After Nicole was born I distinctly remember the first Doctors appointment I had to bring Nicole to by myself. I don't remember how old Nicole was but I do know that she was new enough that I still felt completely overwhelmed by the idea of leaving the house with her alone. I remember mustering up the energy to get us to Nicole's appointment on time and as I was sitting in the waiting room I saw a mom enter the lobby with a brand new baby and a toddler. She looked calm and competent even with two small children in tow. The toddler was declaring to everyone who would listen, "this is our new baby!" while the mom was conversing with the staff at the front desk. I watched in amazement as the mom dropped off some paperwork, picked up her infant carrier with ease and ushered her toddler back out the door. I kept thinking about how fragile I felt hauling one tiny baby to the Doctor by myself. I couldn't even imagine what it would be like to add a second kid to the mix.
I think back to that experience at the Doctors office and shake my head in disbelief. Two and a half years later, I am now the mom hauling an infant and a toddler from place to place, and I am happy to report that I feel much less fragile than I did back then. Welcoming Jonah into our family was and is a big transition for all of us. There have been parts of the transition that have been really hard but there have been other parts that have been absolutely wonderful too. While I wouldn't ever willingly sign up for the hard parts of any transition, I am grateful that such a significant life event has required all of us to step out of our old normal and take steps towards a new normal together. With that said, I'd love to update you on how we're doing!

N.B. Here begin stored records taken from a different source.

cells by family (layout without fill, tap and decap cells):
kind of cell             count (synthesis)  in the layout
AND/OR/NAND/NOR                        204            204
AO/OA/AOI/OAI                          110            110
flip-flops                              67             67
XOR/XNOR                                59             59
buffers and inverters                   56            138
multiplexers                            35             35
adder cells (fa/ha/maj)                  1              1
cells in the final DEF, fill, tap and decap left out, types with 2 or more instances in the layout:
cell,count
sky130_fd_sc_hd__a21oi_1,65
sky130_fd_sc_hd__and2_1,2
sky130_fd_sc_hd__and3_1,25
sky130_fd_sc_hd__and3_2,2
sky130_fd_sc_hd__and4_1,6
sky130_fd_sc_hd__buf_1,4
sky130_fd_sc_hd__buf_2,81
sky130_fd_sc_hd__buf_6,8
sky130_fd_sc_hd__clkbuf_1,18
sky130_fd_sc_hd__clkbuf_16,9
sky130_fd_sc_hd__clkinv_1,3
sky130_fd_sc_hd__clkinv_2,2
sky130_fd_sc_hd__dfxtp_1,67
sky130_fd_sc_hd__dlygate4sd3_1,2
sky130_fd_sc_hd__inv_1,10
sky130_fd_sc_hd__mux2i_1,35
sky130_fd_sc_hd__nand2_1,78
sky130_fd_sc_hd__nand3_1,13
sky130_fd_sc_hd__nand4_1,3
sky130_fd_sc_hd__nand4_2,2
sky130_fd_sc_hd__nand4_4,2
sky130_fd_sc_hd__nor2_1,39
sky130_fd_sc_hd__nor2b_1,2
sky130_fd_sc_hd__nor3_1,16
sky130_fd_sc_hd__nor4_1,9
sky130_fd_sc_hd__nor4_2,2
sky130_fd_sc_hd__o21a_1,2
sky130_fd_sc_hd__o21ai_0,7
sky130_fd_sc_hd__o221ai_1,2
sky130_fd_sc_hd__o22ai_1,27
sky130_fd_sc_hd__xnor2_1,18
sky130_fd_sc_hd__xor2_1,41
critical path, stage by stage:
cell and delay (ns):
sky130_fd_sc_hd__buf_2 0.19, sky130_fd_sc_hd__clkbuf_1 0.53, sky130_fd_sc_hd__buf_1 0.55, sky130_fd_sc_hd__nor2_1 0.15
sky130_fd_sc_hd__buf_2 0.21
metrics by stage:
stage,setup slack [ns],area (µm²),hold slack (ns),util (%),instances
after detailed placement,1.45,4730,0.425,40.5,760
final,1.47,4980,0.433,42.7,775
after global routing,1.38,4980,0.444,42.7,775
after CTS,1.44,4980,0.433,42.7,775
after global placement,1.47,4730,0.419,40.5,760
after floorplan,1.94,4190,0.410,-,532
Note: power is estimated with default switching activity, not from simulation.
**config.mk**
```make
export PLATFORM = sky130hd
export DESIGN_NAME = kpad_scan
export DESIGN_NICKNAME = d
export VERILOG_FILES = /design/src/rtl/kpad_pkg.sv /design/src/rtl/kpad_sync.sv /design/src/rtl/kpad_tick.sv /design/src/rtl/kpad_row_pick.sv /design/src/rtl/kpad_scan.sv
export SDC_FILE = /design/constraint.sdc
export NUM_CORES = 1
export LEC_CHECK = 0
export ABC_AREA = 1
export BUFFER_PORTS_ARGS = -buffer_cell sky130_fd_sc_hd__buf_2
export CORE_ASPECT_RATIO = 1.2
export CORE_UTILIZATION = 45
export CTS_CLUSTER_DIAMETER = 100
export DETAILED_ROUTE_END_ITERATION = 7
export MAX_ROUTING_LAYER = met4
export PLACE_DENSITY = 0.68
export SLEW_MARGIN = 25
export SYNTH_ARGS = -nofsm -noshare
export SYNTH_HDL_FRONTEND = slang
export SYNTH_SLANG_ARGS = --single-unit
```
**constraint.sdc**
```tcl
create_clock -name clk -period 4.46 [get_ports clk]
set_clock_uncertainty 0.2 [all_clocks]
set_input_delay 0.669 -clock clk [delete_from_list [all_inputs] [get_ports clk]]
set_output_delay 0.669 -clock clk [all_outputs]
set_load 0.005 [all_outputs]
```
$ cat config.mk
export PLATFORM = sky130hd
export DESIGN_NAME = sar_adc_ctrl_top
export DESIGN_NICKNAME = d
export VERILOG_FILES = /design/src/rtl/sar_adc_pkg.sv /design/src/rtl/sar_adc_regs.sv /design/src/rtl/sar_adc_ctrl.sv /design/src/rtl/sar_adc_dp.sv /design/src/rtl/sar_adc_ctrl_top.sv
export SDC_FILE = /design/constraint.sdc
export NUM_CORES = 1
export LEC_CHECK = 0
export CELL_PAD_IN_SITES_DETAIL_PLACEMENT = 0
export CELL_PAD_IN_SITES_GLOBAL_PLACEMENT = 1
export CORE_MARGIN = 3
export CORE_UTILIZATION = 30
export CTS_CLUSTER_DIAMETER = 60
export DETAILED_ROUTE_END_ITERATION = 8
export PLACE_DENSITY = 0.67
export RECOVER_POWER = 50
export SETUP_SLACK_MARGIN = 0.05
export SLEW_MARGIN = 30
export SYNTH_ARGS = -nofsm -noshare
export SYNTH_HDL_FRONTEND = slang
export SYNTH_SLANG_ARGS = --single-unit
$ cat constraint.sdc
create_clock -name clk -period 6.69 [get_ports clk]
set_input_delay 0.669 -clock clk [delete_from_list [all_inputs] [get_ports clk]]
set_output_delay 0.669 -clock clk [all_outputs]
set_load 0.01 [all_outputs]
$ cat src/rtl/sar_adc_pkg.sv
package sar_adc_pkg;

  // Control register field positions (software-visible layout)
  localparam int CTL_MASK_LSB  = 0;
  localparam int CTL_DIV_LSB   = 8;
  localparam int CTL_BURST_BIT = 16;
  localparam int CTL_PWR_BIT   = 21;
  localparam int CTL_CODE_LSB  = 24;
  localparam int CTL_EDGE_BIT  = 27;

  // Result register field positions
  localparam int RES_VAL_LSB   = 4;
  localparam int RES_CHAN_LSB  = 24;
  localparam int RES_OVR_BIT   = 27;
  localparam int RES_DONE_BIT  = 31;

  localparam int FIELD_MASK_W  = 8;
  localparam int FIELD_DIV_W   = 8;
  localparam int FIELD_CODE_W  = 3;
  localparam int FIELD_VAL_W   = 12;
  localparam int NUM_TRIG      = (1 << FIELD_CODE_W) - 2;

  localparam logic [FIELD_CODE_W-1:0] CODE_NONE = 3'd0;
  localparam logic [FIELD_CODE_W-1:0] CODE_NOW  = 3'd1;
  localparam logic [FIELD_CODE_W-1:0] CODE_TRIG = 3'd2;

  typedef struct packed {
    logic                      edgeRise;
    logic [FIELD_CODE_W-1:0]   startCode;
    logic                      powerUp;
    logic                      burst;
    logic [FIELD_DIV_W-1:0]    divisor;
    logic [FIELD_MASK_W-1:0]   selMask;
  } convCfg_t;

  typedef struct packed {
    logic clearSar;
    logic stepBit;
    logic publish;
  } convStrobe_t;

  typedef enum logic [1:0] {
    ST_IDLE   = 2'd0,
    ST_SAMPLE = 2'd1,
    ST_CONV   = 2'd2
  } convState_e;

endpackage

$ cat src/rtl/sar_adc_regs.sv
module sar_adc_regs
  import sar_adc_pkg::*;
#(
  parameter int NUM_CH = 8,
  parameter int DIV_W  = 8
) (
  input  logic        clk,
  input  logic        rstN,
  input  logic        regWrEn,
  input  logic        regRdEn,
  input  logic [1:0]  regAddr,
  input  logic [31:0] regWrData,
  input  logic [31:0] resultWord,
  output logic [31:0] regRdData,
  output convCfg_t    cfg,
  output convCfg_t    cfgNext,
  output logic        ctrlWr,
  output logic        resRead
);

  localparam logic [FIELD_MASK_W-1:0] MASK_LIMIT = FIELD_MASK_W'((1 << NUM_CH) - 1);
  localparam logic [FIELD_DIV_W-1:0]  DIV_LIMIT  = FIELD_DIV_W'((1 << DIV_W) - 1);

  convCfg_t writeCfg;
  logic     unusedWrBits;

  assign ctrlWr  = regWrEn && (regAddr == 2'd0);
  assign resRead = regRdEn && (regAddr == 2'd1);

  always_comb begin
    writeCfg.selMask   = regWrData[CTL_MASK_LSB +: FIELD_MASK_W] & MASK_LIMIT;
    writeCfg.divisor   = regWrData[CTL_DIV_LSB +: FIELD_DIV_W] & DIV_LIMIT;
    writeCfg.burst     = regWrData[CTL_BURST_BIT];
    writeCfg.powerUp   = regWrData[CTL_PWR_BIT];
    writeCfg.startCode = regWrData[CTL_CODE_LSB +: FIELD_CODE_W];
    writeCfg.edgeRise  = regWrData[CTL_EDGE_BIT];
  end

  assign unusedWrBits = ^{regWrData[31:28], regWrData[23:22], regWrData[20:17]};

  assign cfgNext = ctrlWr ? writeCfg : cfg;

  always_ff @(posedge clk or negedge rstN) begin
    if (!rstN) cfg <= '0;
    else       cfg <= cfgNext;
  end

  function automatic logic [31:0] packCfg(input convCfg_t c);
    logic [31:0] w;
    w = '0;
    w[CTL_MASK_LSB +: FIELD_MASK_W] = c.selMask;
    w[CTL_DIV_LSB +: FIELD_DIV_W]   = c.divisor;
    w[CTL_BURST_BIT]                = c.burst;
    w[CTL_PWR_BIT]                  = c.powerUp;
    w[CTL_CODE_LSB +: FIELD_CODE_W] = c.startCode;
    w[CTL_EDGE_BIT]                 = c.edgeRise;
    return w;
  endfunction

  always_comb begin
    regRdData = '0;
    if (regRdEn) begin
      case (regAddr)
        2'd0:    regRdData = packCfg(cfg);
        2'd1:    regRdData = resultWord;
        default: regRdData = '0;
      endcase
    end
  end

endmodule

$ cat src/rtl/sar_adc_ctrl.sv
module sar_adc_ctrl
  import sar_adc_pkg::*;
#(
  parameter int NUM_CH = 8,
  parameter int RES_W  = 12,
  parameter int DIV_W  = 8,
  localparam int CH_IDX_W  = $clog2(NUM_CH),
  localparam int BIT_IDX_W = $clog2(RES_W)
) (
  input  logic                 clk,
  input  logic                 rstN,
  input  convCfg_t             cfg,
  input  convCfg_t             cfgNext,
  input  logic                 ctrlWr,
  input  logic [NUM_TRIG-1:0]  extTrig,
  output convStrobe_t          strb,
  output logic [BIT_IDX_W-1:0] bitIdx,
  output logic [CH_IDX_W-1:0]  curChan,
  output logic                 sampling,
  output logic                 converting
);

  convState_e           state, nState;
  logic [DIV_W-1:0]     divCnt;
  logic                 tick;
  logic [NUM_TRIG-1:0]  trigPrev;
  logic                 trigHit;
  logic                 startNow;
  logic [CH_IDX_W-1:0]  nChan;
  logic [BIT_IDX_W-1:0] nBit;
  logic [CH_IDX_W:0]    firstNew, firstCur, aboveCur, burstNext;
  logic                 unusedCfg;

  assign unusedCfg = ^{cfg.powerUp, cfgNext.edgeRise, cfgNext.divisor};

  // Lowest selected channel at or above 'from'; MSB set means none found
  function automatic logic [CH_IDX_W:0] pickChan(input logic [FIELD_MASK_W-1:0] mask,
                                                 input logic [CH_IDX_W:0] from);
    logic [CH_IDX_W:0] r;
    r = {1'b1, {CH_IDX_W{1'b0}}};
    for (int i = NUM_CH - 1; i >= 0; i--) begin
      if (mask[i] && ((CH_IDX_W+1)'(i) >= from)) r = (CH_IDX_W+1)'(i);
    end
    return r;
  endfunction

  assign firstNew  = pickChan(cfgNext.selMask, '0);
  assign firstCur  = pickChan(cfg.selMask, '0);
  assign aboveCur  = pickChan(cfg.selMask, {1'b0, curChan} + 1'b1);
  assign burstNext = aboveCur[CH_IDX_W] ? firstCur : aboveCur;

  // Converter clock: one tick every divisor+1 bus cycles, phase set at start
  assign tick = (state != ST_IDLE) && (divCnt == cfg.divisor[DIV_W-1:0]);

  always_ff @(posedge clk or negedge rstN) begin
    if (!rstN)                 divCnt <= '0;
    else if (startNow)         divCnt <= '0;
    else if (state != ST_IDLE) divCnt <= tick ? '0 : divCnt + 1'b1;
  end

  // Trigger edge detection on the selected external line
  always_comb begin
    logic cur, old;
    logic [FIELD_CODE_W-1:0] idx;
    idx = cfg.startCode - CODE_TRIG;
    cur = 1'b0;
    old = 1'b0;
    trigHit = 1'b0;
    if (cfg.startCode >= CODE_TRIG) begin
      cur = extTrig[idx];
      old = trigPrev[idx];
      trigHit = cfg.edgeRise ? (cur && !old) : (!cur && old);
    end
  end

  always_ff @(posedge clk or negedge rstN) begin
    if (!rstN) trigPrev <= '0;
    else       trigPrev <= extTrig;
  end

  always_comb begin
    nState   = state;
    nChan    = curChan;
    nBit     = bitIdx;
    startNow = 1'b0;
    strb     = '0;
    if (!cfgNext.powerUp) begin
      nState = ST_IDLE;
    end else if (ctrlWr) begin
      if (!firstNew[CH_IDX_W] &&
          (cfgNext.burst || cfgNext.startCode == CODE_NOW || state != ST_IDLE)) begin
        startNow = 1'b1;
        nChan    = firstNew[CH_IDX_W-1:0];
      end else begin
        nState = ST_IDLE;
      end
    end else if (state == ST_IDLE) begin
      if (trigHit && !cfg.burst && !firstCur[CH_IDX_W]) begin
        startNow = 1'b1;
        nChan    = firstCur[CH_IDX_W-1:0];
      end
    end else if (tick) begin
      if (state == ST_SAMPLE) begin
        nState = ST_CONV;
        nBit   = BIT_IDX_W'(RES_W - 1);
      end else begin
        strb.stepBit = 1'b1;
        if (bitIdx == '0) begin
          strb.publish = 1'b1;
          if (cfg.burst && !burstNext[CH_IDX_W]) begin
            startNow = 1'b1;
            nChan    = burstNext[CH_IDX_W-1:0];
          end else begin
            nState = ST_IDLE;
          end
        end else begin
          nBit = bitIdx - 1'b1;
        end
      end
    end
    if (startNow) begin
      nState        = ST_SAMPLE;
      strb.clearSar = 1'b1;
    end
  end

  always_ff @(posedge clk or negedge rstN) begin
    if (!rstN) begin
      state   <= ST_IDLE;
      curChan <= '0;
      bitIdx  <= '0;
    end else begin
      state   <= nState;
      curChan <= nChan;
      bitIdx  <= nBit;
    end
  end

  assign sampling   = (state == ST_SAMPLE);
  assign converting = (state == ST_CONV);

endmodule

$ cat src/rtl/sar_adc_dp.sv
module sar_adc_dp
  import sar_adc_pkg::*;
#(
  parameter int NUM_CH = 8,
  parameter int RES_W  = 12,
  localparam int CH_IDX_W  = $clog2(NUM_CH),
  localparam int BIT_IDX_W = $clog2(RES_W)
) (
  input  logic                 clk,
  input  logic                 rstN,
  input  convStrobe_t          strb,
  input  logic [BIT_IDX_W-1:0] bitIdx,
  input  logic [CH_IDX_W-1:0]  curChan,
  input  logic                 converting,
  input  logic                 burst,
  input  logic                 ctrlWr,
  input  logic                 resRead,
  input  logic                 cmpGe,
  output logic [RES_W-1:0]     trialCode,
  output logic [31:0]          resultWord,
  output logic                 doneFlag,
  output logic                 ovrFlag
);

  logic [RES_W-1:0]    sarAcc;
  logic [RES_W-1:0]    keepVal;
  logic [RES_W-1:0]    resVal;
  logic [CH_IDX_W-1:0] resChan;

  assign trialCode = converting ? (sarAcc | (RES_W'(1) << bitIdx)) : '0;
  assign keepVal   = cmpGe ? trialCode : sarAcc;

  always_ff @(posedge clk or negedge rstN) begin
    if (!rstN)             sarAcc <= '0;
    else if (strb.clearSar) sarAcc <= '0;
    else if (strb.stepBit)  sarAcc <= keepVal;
  end

  always_ff @(posedge clk or negedge rstN) begin
    if (!rstN) begin
      resVal  <= '0;
      resChan <= '0;
    end else if (strb.publish) begin
      resVal  <= keepVal;
      resChan <= curChan;
    end
  end

  always_ff @(posedge clk or negedge rstN) begin
    if (!rstN) begin
      doneFlag <= 1'b0;
      ovrFlag  <= 1'b0;
    end else if (strb.publish) begin
      doneFlag <= 1'b1;
      if (burst && doneFlag && !resRead) ovrFlag <= 1'b1;
      else if (resRead)                   ovrFlag <= 1'b0;
    end else if (resRead || ctrlWr) begin
      doneFlag <= 1'b0;
      ovrFlag  <= 1'b0;
    end
  end

  always_comb begin
    resultWord = '0;
    resultWord[RES_VAL_LSB +: FIELD_VAL_W] = FIELD_VAL_W'(resVal) << (FIELD_VAL_W - RES_W);
    resultWord[RES_CHAN_LSB +: 3]          = 3'(resChan);
    resultWord[RES_OVR_BIT]                = ovrFlag;
    resultWord[RES_DONE_BIT]               = doneFlag;
  end

endmodule

$ cat src/rtl/sar_adc_ctrl_top.sv
module sar_adc_ctrl_top
  import sar_adc_pkg::*;
#(
  parameter int NUM_CH = 8,
  parameter int RES_W  = 12,
  parameter int DIV_W  = 8,
  localparam int CH_IDX_W  = $clog2(NUM_CH),
  localparam int BIT_IDX_W = $clog2(RES_W)
) (
  input  logic                clk,
  input  logic                rstN,
  input  logic                regWrEn,
  input  logic                regRdEn,
  input  logic [1:0]          regAddr,
  input  logic [31:0]         regWrData,
  output logic [31:0]         regRdData,
  input  logic [NUM_TRIG-1:0] extTrig,
  output logic                sampleEn,
  output logic [CH_IDX_W-1:0] chanIdx,
  output logic [RES_W-1:0]    trialCode,
  input  logic                cmpGe
);

  convCfg_t             cfg, cfgNext;
  convStrobe_t          strb;
  logic                 ctrlWr, resRead;
  logic [31:0]          resultWord;
  logic [BIT_IDX_W-1:0] bitIdx;
  logic                 converting;
  logic                 doneFlag, ovrFlag;

  sar_adc_regs #(.NUM_CH(NUM_CH), .DIV_W(DIV_W)) u_regs (
    .clk(clk), .rstN(rstN), .regWrEn(regWrEn), .regRdEn(regRdEn),
    .regAddr(regAddr), .regWrData(regWrData), .resultWord(resultWord),
    .regRdData(regRdData), .cfg(cfg), .cfgNext(cfgNext),
    .ctrlWr(ctrlWr), .resRead(resRead)
  );

  sar_adc_ctrl #(.NUM_CH(NUM_CH), .RES_W(RES_W), .DIV_W(DIV_W)) u_ctrl (
    .clk(clk), .rstN(rstN), .cfg(cfg), .cfgNext(cfgNext), .ctrlWr(ctrlWr),
    .extTrig(extTrig), .strb(strb), .bitIdx(bitIdx), .curChan(chanIdx),
    .sampling(sampleEn), .converting(converting)
  );

  sar_adc_dp #(.NUM_CH(NUM_CH), .RES_W(RES_W)) u_dp (
    .clk(clk), .rstN(rstN), .strb(strb), .bitIdx(bitIdx), .curChan(chanIdx),
    .converting(converting), .burst(cfg.burst), .ctrlWr(ctrlWr),
    .resRead(resRead), .cmpGe(cmpGe), .trialCode(trialCode),
    .resultWord(resultWord), .doneFlag(doneFlag), .ovrFlag(ovrFlag)
  );

endmodule

==> results by group, run 1 <==
Synthesis
  – Synth area leaders: dfrtp_1, nand2_1, mux2i_1
  – Asr flop ratio synth: 100.0%
  – Largest family of logic cells by synthesized area: simple AND/OR/NAND/NOR gates
  – EDFF count, synth: 0
  – Most common library cells after synthesis: nand2_1, dfrtp_1, nor2_1
  – Seq cells post-synth: 74
  – Synthesized area: 0.004409 mm^2
  – Simple-gate share of the synthesized area: 21.65%
  – Post-Synthesis Cells: 489
  – Mean Syn Cell Area: 9.017 um^2
  – Sequential area share after synthesis: 42.00%
  – Yosys cell types: 61
  – Yosys top cell area share: 42.00%
  – Mux contribution to synthesized area: 8.173%
  – Post-synthesis adder-cell area fraction: 3.689%
  – Leading area contributor after synthesis: dfrtp_1
  – Post-synthesis xor/xnor area fraction: 2.384%
  – Most instantiated library cell after synthesis: nand2_1
  – Synth warn: 0
  – Most used flip-flop cell after synthesis: dfrtp_1
  – Complex-gate fraction of the synthesized area: 15.58%

GRT
  – Initial antenna violation count: 0
  – Vias in the first global route: 3733
  – Largest net degree at the start of global routing: 75
  – First-pass GRT wire length: 19950 um
  – GRT overflow: 0
  – GRT Util Overall: 15.58%

Power and ir drop
  – Static leakage: 2.407 nW
  – PwrDens: 283.8 mW/mm^2
  – VDD IR max: 0.1134 mV
  – Pwr Total: 1.575 mW

Route
  – Total iterations of the first detailed-routing run: 5
  – Residual DRC: 0
  – Final antenna-violating net count: 0
  – Wire per inst: 16.43 um
  – Final wirelength: 12090 um
  – Initial drt markers: 177
  – Routed vias/inst: 4.938
  – Vias: 3634

Worst setup path
  – Worst Setup End Kind: flip-flop
  – CP startpoint kind: input port
  – Largest fanout on the critical path: 34
  – WP data arrival: 4.87 ns
  – CP Class: input port to flip-flop
  – Worst R2R Setup Slack: 3.28 ns
  – Worst EP required: 6.91 ns

Floorplanning
  – Io pins: 93
  – Die area: 0.01619 mm^2
  – Std cell rows: 43
  – Starting density of the core: 31.16%
  – Area of the core: 0.01415 mm^2
  – DIE HEIGHT: 127.2 um
  – Die Wd: 127.2 um

CTS
  – CTS buffer count: 9
  – Clock sink count: 74
  – CTS tree: done
  – Post-CTS Resized: 0
  – Cts hold-fix bufs: 0
  – Root Driver: clkbuf_16
  – Clock-pin slew on the worst setup and hold paths: 0.06 ns
  – Worst skew pair latency: 0.34 ns
  – # H-tree levels: 3
  – Postcts setup bufs: 0
  – Bufs on Longest Clock Path: 2

Timing
  – Max-slew violations: 110
  – Slew margin rel.: -172.9%
  – Max Fclk: 0.2152 GHz
  – Final Hold Viols: 0
  – Period utilisation layout: 69.47%
  – Fin Setup TNS: 0 ns
  – Minimum clock period: 4.647 ns
  – Hold Worst Slack: 0.4830 ns
  – Setup Viol. Count Final: 0
  – RSZ-0062 raised after global routing: false
  – Clk_skew: 0.009235 ns
  – Actual slew at the worst max-slew pin: 4.094 ns

Placement
  – PortBufs: 73
  – DP HPWL: 8681 um
  – GPL Wtd Cong: 0.8863
  – Placed cell count: 720
  – Area of placed instances: 0.005226 mm^2

Flow run
  – Maxcap violations: 2

Cells and area
  – Fin nets: 609
  – Design area: 0.005549 mm^2
  – Layout cells sized above 1: 5.935%
  – P&R area growth vs syn: 25.85%
  – Number of antenna diodes: 0
  – Non-Filler Instances: 736

Outcome
  – Failing checks: capacitance limit, slew limit
  – Outcome: finished with violations

Min path
  – Hold WC Path Type: flip-flop to flip-flop
cells in the final DEF (no fill, tap or decap), drive strengths merged, types with 4 or more instances in the layout:
cell type      count
nand2b             8
and3               7
nand2             81
nand3              7
and2               5
dfrtp             74
mux2               4
a21oi             27
dlygate4sd3        7
inv               26
clkbuf            11
nor2              38
ha                13
nor2b             17
nor4               6
nor3               9
o21ai             35
xnor2             10
conb               9
clkdlybuf4s50     65
a22o              17
mux2i             27
logic make-up after synthesis:
family	Yosys count
AO/OA/AOI/OAI	105
XOR/XNOR	12
adder cells (fa/ha/maj)	13
buffers and inverters	58
flip-flops	74
multiplexers	33
other	1
AND/OR/NAND/NOR	193
sequential cells by signal (all words and copies together), names as in the netlist:
| register | cells |
|---|---|
| u_dp.doneFlag | 1 |
| u_dp.sarAcc | 12 |
| u_regs.cfg | 22 |
| u_dp.resVal | 12 |
| u_ctrl.bitIdx | 4 |
| u_ctrl.state | 2 |
| u_dp.ovrFlag | 1 |
| u_ctrl.divCnt | 8 |
| u_dp.resChan | 3 |
| u_ctrl.curChan | 3 |
| u_ctrl.trigPrev | 6 |
report_power, final:
group / total [mW] / internal (mW) / switching (mW)
sequential: 0.617 / 0.517 / 0.101
clock: 0.559 / 0.364 / 0.195
combinational: 0.399 / 0.190 / 0.209
total: 1.57 / 1.07 / 0.504
critical path: stages:
cell	delay [ns]
dlygate4sd3_1	0.55
nor2_1	0.31
and2_1	0.18
clkbuf_1	1.11
o2111ai_1	0.38
a32o_2	0.36
nand2b_2	0.20
o22ai_4	0.69
mux2_2	0.41
path summary, 6_finish.rpt:
path,depth (start not counted),to,start
max in group asynchronous,2,u_regs.cfg[6]$_DFF_PN0_,rstN
min in group asynchronous,2,u_dp.resVal[6]$_DFFE_PN0P_,rstN
hold / removal,2,u_dp.resChan[0]$_DFFE_PN0P_,u_dp.resChan[0]$_DFFE_PN0P_
setup / recovery,9,u_ctrl.curChan[2]$_DFFE_PN0P_,regAddr[1]
setup reg to reg,7,u_dp.resChan[2]$_DFFE_PN0P_,u_regs.cfg[10]$_DFFE_PN0P_
hold reg to reg,2,u_dp.resChan[0]$_DFFE_PN0P_,u_dp.resChan[0]$_DFFE_PN0P_
per-stage QoR:
step / setup WS [ns] / util, %
after detailed placement: 2.142 / 36.94
after CTS: 2.485 / 39.35
after floorplan: 4.341 / -
final: 2.043 / 39.22
after global routing: 1.611 / 39.22
after global placement: 2.218 / 36.91
routing by layer:
metal	GRT usage, %	part of all wire [%]
met3	3.846	4.2
met4	3.849	1.5
met1	20.31	45
met2	26.09	49
met5	0	0
final cells by class:
cell class                      instances  area [um^2]
Tap cell                              180        225.2
Clock buffer                            9        225.2
Timing Repair Buffer                   76        740.7
Inverter                               25        93.84
Fill cell                            1433         8601
Multi-Input combinational cell        365         2296
Sequential cell                        74         1852
Clock inverter                          7        116.4
Power figures use the tool's default switching activity.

It's only been a little over three weeks since we welcomed Jonah into the world and every single day has contained its own challenges and rewards. My hospital stay was short-lived (by choice!). I did end up delivering naturally which meant that I only had to stay at the hospital for one night. I spent that first night basking in the relief of finally having given birth and soaking up each and every quiet opportunity I had to get to know Jonah. He was awake and very alert (and super hungry) most of the night which gave way to lots of special moments together. I was tired but I felt deeply grateful for our precious time alone. Little did I know that Jonah's pattern of being awake all night would continue once we brought him home. I hung in there for the first couple of days but then after it had been a week, I was an absolute wreck.
I am happy to report that we have since worked out a slightly better routine, which involves Jonah sleeping for about 2 hours at a time. The miraculous aspect of our current sleep schedule is that Nicole has slept through all of Jonah's crying. She has always been a light and reluctant sleeper so we are amazed and thankful that Jonah's very loud crying hasn't disrupted her at all. Every single morning when she wakes up rested and happy, I give thanks that she slept through another night completely unaware of all of the activity happening right next door to her room.
If you have ever taken care of an infant than you know that your day pretty much revolves around sleeping, eating and diapering. This time around all three of those things feel a little more intense and taxing than they did with Nicole, simply because I am doing my best to meet all of those needs while simultaneously caring for a toddler. My hands are frequently full, as is my lap. I am amazed that God has entrusted me with two incredible children, but I have to admit that adding a new baby to the mix has required so much more of me than I could have imagined. Thankfully, Shawn is a fantastic dad and a huge help to me which has made the intensity of this new season a lot more manageable.
Thanks to great teamwork, a large amount of flexibility and tons of prayer, we continue to take steps towards a new normal. We aren't there yet, but we're doing our best to love and serve one another through each monumental day and long night.
Thanks for celebrating Jonah's birth with us. We love him already!